MATERIAL FOR THE TASK Block Start

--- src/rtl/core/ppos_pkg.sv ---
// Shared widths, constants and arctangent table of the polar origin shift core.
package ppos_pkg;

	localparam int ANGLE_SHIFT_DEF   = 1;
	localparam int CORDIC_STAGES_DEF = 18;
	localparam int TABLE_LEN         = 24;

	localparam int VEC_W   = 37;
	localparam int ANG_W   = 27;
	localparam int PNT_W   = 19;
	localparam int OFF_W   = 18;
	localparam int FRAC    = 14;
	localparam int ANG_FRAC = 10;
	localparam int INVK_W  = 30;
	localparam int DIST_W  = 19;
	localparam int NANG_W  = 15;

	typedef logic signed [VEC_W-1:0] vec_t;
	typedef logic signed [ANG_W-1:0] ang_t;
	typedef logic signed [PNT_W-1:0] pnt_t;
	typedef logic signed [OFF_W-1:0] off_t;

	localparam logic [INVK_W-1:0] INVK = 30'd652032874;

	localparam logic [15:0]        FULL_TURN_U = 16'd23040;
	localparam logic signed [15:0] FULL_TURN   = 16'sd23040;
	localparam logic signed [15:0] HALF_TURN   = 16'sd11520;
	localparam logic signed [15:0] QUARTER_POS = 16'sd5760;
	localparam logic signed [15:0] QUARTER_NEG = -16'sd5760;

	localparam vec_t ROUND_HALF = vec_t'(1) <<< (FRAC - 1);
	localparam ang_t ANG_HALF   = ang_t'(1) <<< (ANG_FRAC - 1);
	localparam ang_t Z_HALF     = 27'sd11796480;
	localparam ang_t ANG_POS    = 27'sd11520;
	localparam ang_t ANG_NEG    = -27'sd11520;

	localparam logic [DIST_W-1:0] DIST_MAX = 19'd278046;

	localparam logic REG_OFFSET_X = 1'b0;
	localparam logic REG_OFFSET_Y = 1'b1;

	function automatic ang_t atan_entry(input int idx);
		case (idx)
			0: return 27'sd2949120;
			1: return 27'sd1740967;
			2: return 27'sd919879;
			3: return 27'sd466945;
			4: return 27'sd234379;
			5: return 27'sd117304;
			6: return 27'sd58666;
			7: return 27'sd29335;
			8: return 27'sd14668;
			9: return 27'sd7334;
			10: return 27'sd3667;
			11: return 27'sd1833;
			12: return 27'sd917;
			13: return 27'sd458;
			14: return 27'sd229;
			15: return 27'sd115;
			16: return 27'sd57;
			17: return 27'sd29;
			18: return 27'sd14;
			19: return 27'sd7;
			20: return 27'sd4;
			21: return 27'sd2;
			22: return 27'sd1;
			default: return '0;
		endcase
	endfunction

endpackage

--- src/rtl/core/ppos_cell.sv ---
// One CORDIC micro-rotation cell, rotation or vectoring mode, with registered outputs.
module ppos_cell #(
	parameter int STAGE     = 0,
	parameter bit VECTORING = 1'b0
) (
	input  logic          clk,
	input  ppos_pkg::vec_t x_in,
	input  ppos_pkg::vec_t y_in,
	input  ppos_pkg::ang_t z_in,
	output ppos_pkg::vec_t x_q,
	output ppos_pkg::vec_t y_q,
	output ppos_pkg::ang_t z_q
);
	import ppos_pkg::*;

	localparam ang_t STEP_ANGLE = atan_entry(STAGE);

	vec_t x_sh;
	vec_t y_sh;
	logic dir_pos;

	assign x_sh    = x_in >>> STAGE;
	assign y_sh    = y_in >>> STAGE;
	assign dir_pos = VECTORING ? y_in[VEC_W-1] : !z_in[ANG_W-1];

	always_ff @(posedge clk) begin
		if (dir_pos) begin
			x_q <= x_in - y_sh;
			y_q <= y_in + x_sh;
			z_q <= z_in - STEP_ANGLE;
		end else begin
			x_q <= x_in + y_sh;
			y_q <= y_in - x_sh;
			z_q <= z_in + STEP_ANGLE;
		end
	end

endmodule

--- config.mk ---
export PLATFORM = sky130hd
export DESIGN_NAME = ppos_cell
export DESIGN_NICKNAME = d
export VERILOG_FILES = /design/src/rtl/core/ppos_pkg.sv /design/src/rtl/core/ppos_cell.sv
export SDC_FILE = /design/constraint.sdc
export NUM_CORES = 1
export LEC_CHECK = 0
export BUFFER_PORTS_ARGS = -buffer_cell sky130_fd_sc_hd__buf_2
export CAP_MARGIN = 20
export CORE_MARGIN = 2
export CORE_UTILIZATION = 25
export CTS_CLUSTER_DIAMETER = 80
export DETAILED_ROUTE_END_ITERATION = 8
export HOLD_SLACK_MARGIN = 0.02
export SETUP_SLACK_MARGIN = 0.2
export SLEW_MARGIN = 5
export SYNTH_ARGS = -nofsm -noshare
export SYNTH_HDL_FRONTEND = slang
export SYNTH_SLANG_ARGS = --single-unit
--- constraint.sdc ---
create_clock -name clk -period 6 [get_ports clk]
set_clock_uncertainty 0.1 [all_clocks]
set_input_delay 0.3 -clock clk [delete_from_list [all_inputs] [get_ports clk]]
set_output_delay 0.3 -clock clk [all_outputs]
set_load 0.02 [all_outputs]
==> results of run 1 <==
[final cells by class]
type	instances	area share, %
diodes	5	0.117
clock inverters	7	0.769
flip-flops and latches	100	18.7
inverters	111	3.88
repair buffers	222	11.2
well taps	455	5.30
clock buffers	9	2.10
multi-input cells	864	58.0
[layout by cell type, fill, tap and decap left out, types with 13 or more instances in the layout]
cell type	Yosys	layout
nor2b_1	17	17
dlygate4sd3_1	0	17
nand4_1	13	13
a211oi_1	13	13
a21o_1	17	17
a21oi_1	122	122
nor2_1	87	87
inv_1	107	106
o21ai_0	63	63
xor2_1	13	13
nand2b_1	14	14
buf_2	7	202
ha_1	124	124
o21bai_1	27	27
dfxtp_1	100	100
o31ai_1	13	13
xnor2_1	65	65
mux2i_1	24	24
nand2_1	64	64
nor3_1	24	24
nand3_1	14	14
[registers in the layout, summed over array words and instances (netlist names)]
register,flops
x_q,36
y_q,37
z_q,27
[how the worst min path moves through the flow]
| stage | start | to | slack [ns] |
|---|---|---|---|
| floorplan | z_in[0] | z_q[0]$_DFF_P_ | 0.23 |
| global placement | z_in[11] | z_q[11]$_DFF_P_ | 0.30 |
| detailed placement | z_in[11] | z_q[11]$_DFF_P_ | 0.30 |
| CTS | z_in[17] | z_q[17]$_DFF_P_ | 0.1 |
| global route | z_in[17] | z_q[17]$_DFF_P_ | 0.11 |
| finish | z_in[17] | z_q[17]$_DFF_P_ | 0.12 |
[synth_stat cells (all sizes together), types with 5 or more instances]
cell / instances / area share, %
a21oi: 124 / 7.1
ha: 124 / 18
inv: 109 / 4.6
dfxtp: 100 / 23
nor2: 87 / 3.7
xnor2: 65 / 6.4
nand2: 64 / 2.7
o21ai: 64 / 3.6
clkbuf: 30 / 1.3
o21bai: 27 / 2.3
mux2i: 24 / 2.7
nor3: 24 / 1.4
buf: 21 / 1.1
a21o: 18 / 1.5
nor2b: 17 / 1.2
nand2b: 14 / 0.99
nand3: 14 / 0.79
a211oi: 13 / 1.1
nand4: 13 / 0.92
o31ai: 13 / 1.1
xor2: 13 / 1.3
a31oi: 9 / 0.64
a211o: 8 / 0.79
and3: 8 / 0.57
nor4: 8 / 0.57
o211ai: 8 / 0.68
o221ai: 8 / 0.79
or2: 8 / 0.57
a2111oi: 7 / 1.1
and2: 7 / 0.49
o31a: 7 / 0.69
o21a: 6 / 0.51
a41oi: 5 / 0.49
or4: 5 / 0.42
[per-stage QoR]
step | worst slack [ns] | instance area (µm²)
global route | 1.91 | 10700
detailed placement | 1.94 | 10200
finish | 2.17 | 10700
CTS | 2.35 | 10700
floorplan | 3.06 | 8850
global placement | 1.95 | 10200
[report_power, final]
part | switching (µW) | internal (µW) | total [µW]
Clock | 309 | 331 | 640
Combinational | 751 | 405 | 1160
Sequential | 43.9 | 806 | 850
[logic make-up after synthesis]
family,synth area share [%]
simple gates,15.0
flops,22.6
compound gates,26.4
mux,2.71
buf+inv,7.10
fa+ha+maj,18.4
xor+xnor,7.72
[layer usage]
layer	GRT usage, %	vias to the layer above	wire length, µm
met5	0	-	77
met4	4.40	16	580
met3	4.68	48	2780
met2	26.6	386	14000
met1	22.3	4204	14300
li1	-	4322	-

MATERIAL FOR THE TASK Block End
MATERIAL FOR THE TASK Block Start

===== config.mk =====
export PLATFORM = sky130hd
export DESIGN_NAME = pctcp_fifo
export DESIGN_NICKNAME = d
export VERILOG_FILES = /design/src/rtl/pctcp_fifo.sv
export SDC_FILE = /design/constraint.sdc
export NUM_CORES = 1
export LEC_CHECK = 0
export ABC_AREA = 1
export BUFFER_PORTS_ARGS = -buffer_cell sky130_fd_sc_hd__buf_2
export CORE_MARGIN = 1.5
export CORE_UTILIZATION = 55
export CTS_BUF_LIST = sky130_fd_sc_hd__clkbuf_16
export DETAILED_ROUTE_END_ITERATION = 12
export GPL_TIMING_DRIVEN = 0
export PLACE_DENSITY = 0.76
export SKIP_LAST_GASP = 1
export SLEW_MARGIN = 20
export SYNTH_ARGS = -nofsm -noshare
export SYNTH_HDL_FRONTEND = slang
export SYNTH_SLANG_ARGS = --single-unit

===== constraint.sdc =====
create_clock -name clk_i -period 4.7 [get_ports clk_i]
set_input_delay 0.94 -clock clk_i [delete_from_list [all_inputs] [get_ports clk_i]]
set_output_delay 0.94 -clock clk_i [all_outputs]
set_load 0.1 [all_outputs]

MATERIAL FOR THE TASK Block End

[DIRECTIONS FOR THIS TASK]
Once a line of the records is found to contain "types", copy it out.

[ANSWER BELOW]
[layout by cell type, fill, tap and decap left out, types with 13 or more instances in the layout]
[synth_stat cells (all sizes together), types with 5 or more instances]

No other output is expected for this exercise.